We can see we get the same results as that in the previous section when we calculated by hand. Under the hood, the solver is actually doing a LU decomposition to get the results. You can check the help of the function, it needs the input matrix to be square and of full-rank, i.e., all rows (or, equivalently, columns) must be linearly independent.

Example¶

Try to solve the above equations using the matrix inversion approach.

In [18]:
A_inv = np.linalg.inv(A)
x = np.dot(A_inv, y)
print(x)
[ 2.20833333 -2.58333333 -0.18333333]

We can also get the $L$ and $U$ matrices used in the LU decomposition using the scipy package.

Example¶

Get the $L$ and $U$ for the above matrix A.

In [19]:
from scipy.linalg import lu

P, L, U = lu(A)
print('P:\n', P)
print('L:\n', L)
print('U:\n', U)
print('LU:\n',np.dot(L, U))
P:
 [[0. 0. 1.]
 [0. 1. 0.]
 [1. 0. 0.]]
L:
 [[ 1.    0.    0.  ]
 [-0.25  1.    0.  ]
 [ 0.5   0.5   1.  ]]
U:
 [[ 8.   8.   0. ]
 [ 0.  -2.   5. ]
 [ 0.   0.  -7.5]]
LU:
 [[ 8.  8.  0.]
 [-2. -4.  5.]
 [ 4.  3. -5.]]

We can see the $L$ and $U$ we get are different from the ones we got in the last section by hand.

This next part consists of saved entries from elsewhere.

--- src/tiny900_params.svh ---
`ifndef TINY900_PARAMS_SVH
`define TINY900_PARAMS_SVH

// RAM byte address width
`define TINY_AW 24

// Data word and register width
`define TINY_DW 16

// Register count and register index width
`define TINY_NREG 8
`define TINY_RSEL 3

// Dump port address and data width
`define TINY_DMPW 8

`endif

--- src/tiny900_isa_pkg.sv ---
package tiny900_isa_pkg;

    // Opcode sits in bits 15 to 12 of the instruction word
    typedef enum logic [3:0] {
        OP_NOP  = 4'h0,
        OP_LDI  = 4'h1,
        OP_LD   = 4'h2,
        OP_ADD  = 4'h3,
        OP_SUB  = 4'h4,
        OP_AND  = 4'h5,
        OP_OR   = 4'h6,
        OP_XOR  = 4'h7,
        OP_CP   = 4'h8,
        OP_LDM  = 4'h9,
        OP_STM  = 4'ha,
        OP_JP   = 4'hb,
        OP_JRZ  = 4'hc,
        OP_HALT = 4'hf
    } opcode_t;

    typedef enum logic [2:0] {
        ALU_PASS = 3'd0,
        ALU_ADD  = 3'd1,
        ALU_SUB  = 3'd2,
        ALU_AND  = 3'd3,
        ALU_OR   = 3'd4,
        ALU_XOR  = 3'd5
    } alu_op_t;

    // Bit positions in the flag word
    localparam int FLAG_Z = 0;
    localparam int FLAG_C = 1;
    localparam int FLAG_S = 2;

endpackage

--- src/tiny900_bus_pkg.sv ---
package tiny900_bus_pkg;

    // Byte write enables, bit 1 for the high byte
    typedef logic [1:0] ram_be_t;

    localparam ram_be_t BE_NONE = 2'b00;
    localparam ram_be_t BE_WORD = 2'b11;

    // Why the RAM is being accessed
    typedef enum logic [1:0] {
        IDLE    = 2'd0,
        FETCH   = 2'd1,
        DATA_RD = 2'd2,
        DATA_WR = 2'd3
    } ram_kind_t;

endpackage
File: src/verilog/otp_part_unbuf.sv
`timescale 1ns/1ps

module otp_part_unbuf #(
  parameter otp_part_pkg::part_info_t Info = otp_part_pkg::PartInfo[0]
) (
  input  logic                                 clk_i,
  input  logic                                 rst_ni,
  // Init pulse, once after reset
  input  logic                                 init_req_i,
  output logic                                 init_done_o,
  // Global escalation, locks the partition for good
  input  logic                                 escalate_i,
  // Runtime read lock
  input  logic                                 read_lock_i,
  output otp_part_pkg::otp_err_e               error_o,
  output logic [otp_part_pkg::DigestWidth-1:0] digest_o,
  // Bus side
  input  otp_part_pkg::part_req_t              bus_req_i,
  output otp_part_pkg::part_rsp_t              bus_rsp_o,
  // Macro side
  output otp_part_pkg::otp_req_t               otp_req_o,
  input  otp_part_pkg::otp_rsp_t               otp_rsp_i
);

  typedef enum logic [2:0] {
    ResetSt,
    InitSt,
    InitWaitSt,
    IdleSt,
    ReadSt,
    ReadWaitSt,
    ErrorSt
  } state_e;

  state_e state_d, state_q;
  otp_part_pkg::otp_err_e error_d, error_q;
  logic pending_err_d, pending_err_q;
  logic digest_sel;
  logic digest_en;
  logic read_locked;
  logic [otp_part_pkg::WordAddrWidth-1:0] addr_q;
  logic [otp_part_pkg::WordAddrWidth-1:0] digest_word_addr;
  logic [otp_part_pkg::DigestWidth-1:0] digest_q;

  // Last two words of the partition
  assign digest_word_addr = Info.offset[otp_part_pkg::ByteAddrWidth-1:2] +
                            Info.size[otp_part_pkg::ByteAddrWidth-1:2] - 8'd2;

  // Runtime lock, or digest lock once a digest was written
  assign read_locked = read_lock_i || (Info.digest_read_lock && (digest_q != '0));

  assign error_o  = error_q;
  assign digest_o = digest_q;

  //////////////////////////////
  // Partition FSM
  //////////////////////////////

  always_comb begin : p_fsm
    state_d       = state_q;
    error_d       = error_q;
    pending_err_d = 1'b0;
    digest_en     = 1'b0;
    digest_sel    = 1'b1;
    init_done_o   = 1'b0;
    otp_req_o     = '0;
    bus_rsp_o     = '0;

    unique case (state_q)
      // Wait for the init pulse, nothing to fetch without a digest
      ResetSt: begin
        if (init_req_i) begin
          state_d = Info.has_digest ? InitSt : IdleSt;
        end
      end
      // Fetch both digest words in one macro access
      InitSt: begin
        otp_req_o.req = 1'b1;
        if (otp_rsp_i.gnt) begin
          state_d = InitWaitSt;
        end
      end
      InitWaitSt: begin
        if (otp_rsp_i.rvalid) begin
          digest_en = 1'b1;
          if (otp_rsp_i.err inside {otp_part_pkg::NoError, otp_part_pkg::MacroEccCorrError}) begin
            state_d = IdleSt;
            error_d = otp_rsp_i.err;
          end else begin
            state_d = ErrorSt;
            error_d = otp_rsp_i.err;
          end
        end
      end
      // Any new access clears a soft error
      IdleSt: begin
        init_done_o = 1'b1;
        if (bus_req_i.req) begin
          bus_rsp_o.gnt = 1'b1;
          error_d       = otp_part_pkg::NoError;
          state_d       = ReadSt;
        end
      end
      // Refused reads answer at once and are not fatal
      ReadSt: begin
        init_done_o = 1'b1;
        if (read_locked) begin
          bus_rsp_o.rvalid = 1'b1;
          bus_rsp_o.err    = 1'b1;
          error_d          = otp_part_pkg::AccessError;
          state_d          = IdleSt;
        end else begin
          otp_req_o.req = 1'b1;
          digest_sel    = 1'b0;
          if (otp_rsp_i.gnt) begin
            state_d = ReadWaitSt;
          end
        end
      end
      ReadWaitSt: begin
        init_done_o = 1'b1;
        digest_sel  = 1'b0;
        if (otp_rsp_i.rvalid) begin
          bus_rsp_o.rvalid = 1'b1;
          if (otp_rsp_i.err inside {otp_part_pkg::NoError, otp_part_pkg::MacroEccCorrError}) begin
            error_d = otp_rsp_i.err;
            state_d = IdleSt;
          end else begin
            bus_rsp_o.err = 1'b1;
            error_d       = otp_rsp_i.err;
            state_d       = ErrorSt;
          end
        end
      end
      // Terminal, every granted request gets err a cycle later
      ErrorSt: begin
        if (error_q == otp_part_pkg::NoError) begin
          error_d = otp_part_pkg::FsmStateError;
        end
        if (pending_err_q) begin
          bus_rsp_o.rvalid = 1'b1;
          bus_rsp_o.err    = 1'b1;
        end else if (bus_req_i.req) begin
          bus_rsp_o.gnt = 1'b1;
          pending_err_d = 1'b1;
        end
      end
      default: begin
        state_d = ErrorSt;
      end
    endcase

    // Escalation overrides whatever the FSM decided
    if (escalate_i) begin
      state_d = ErrorSt;
      if (state_q != ErrorSt) begin
        error_d = otp_part_pkg::FsmStateError;
      end
      // An access already granted still needs its answer
      if ((bus_rsp_o.gnt || state_q inside {ReadSt, ReadWaitSt}) && !bus_rsp_o.rvalid) begin
        pending_err_d = 1'b1;
      end
    end

    otp_req_o.addr  = digest_sel ? digest_word_addr : addr_q;
    otp_req_o.size  = digest_sel;
    // no data goes out with an error
    bus_rsp_o.rdata = (bus_rsp_o.rvalid && !bus_rsp_o.err) ? otp_rsp_i.rdata[31:0] : '0;
  end

  //////////////////////////////
  // Registers
  //////////////////////////////

  always_ff @(posedge clk_i or negedge rst_ni) begin : p_regs
    if (!rst_ni) begin
      state_q       <= ResetSt;
      error_q       <= otp_part_pkg::NoError;
      pending_err_q <= 1'b0;
      digest_q      <= '0;
    end else begin
      state_q       <= state_d;
      error_q       <= error_d;
      pending_err_q <= pending_err_d;
      if (digest_en) begin
        digest_q <= otp_rsp_i.rdata;
      end
    end
  end

  // Word address of the granted access
  always_ff @(posedge clk_i) begin : p_addr
    if (bus_rsp_o.gnt) begin
      addr_q <= bus_req_i.addr;
    end
  end

endmodule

You will also see there is a permutation matrix $P$ that returned by the lu function. This permutation matrix record how do we change the order of the equations for easier calculation purposes (for example, if first element in first row is zero, it can not be the pivot equation, since you can not turn the first elements in other rows to zero. Therefore, we need to switch the order of the equations to get a new pivot equation). If you multiply $P$ with $A$, you will see that this permutation matrix reverse the order of the equations for this case.

Example¶

Multiply $P$ and $A$ and see what's the effect of the permutation matrix on $A$.

In [20]:
print(np.dot(P, A))
[[ 8.  8.  0.]
 [-2. -4.  5.]
 [ 4.  3. -5.]]

Summary¶

  1. Linear algebra is the foundation of many engineering fields.
  2. Vectors can be considered as points in ${\mathbb{R}}^n$; addition and multiplication are defined on them, although not necessarily the same as for scalars.
  3. A set of vectors is linearly independent if none of the vectors can be written as a linear combination of the others.
  4. Matrices are tables of numbers. They have several important properties including the determinant, rank, and inverse.
  5. A system of linear equations can be represented by the matrix equation $Ax = y$.
  6. The number of solutions to a system of linear equations is related to the rank($A$) and the rank($[A,y]$). It can be zero, one, or infinity.
  7. We can solve the equations using Gauss Elimination, Gauss-Jordan Elimination, LU decomposition and Gauss-Seidel method.
  8. We introduced methods to find matrix inversion.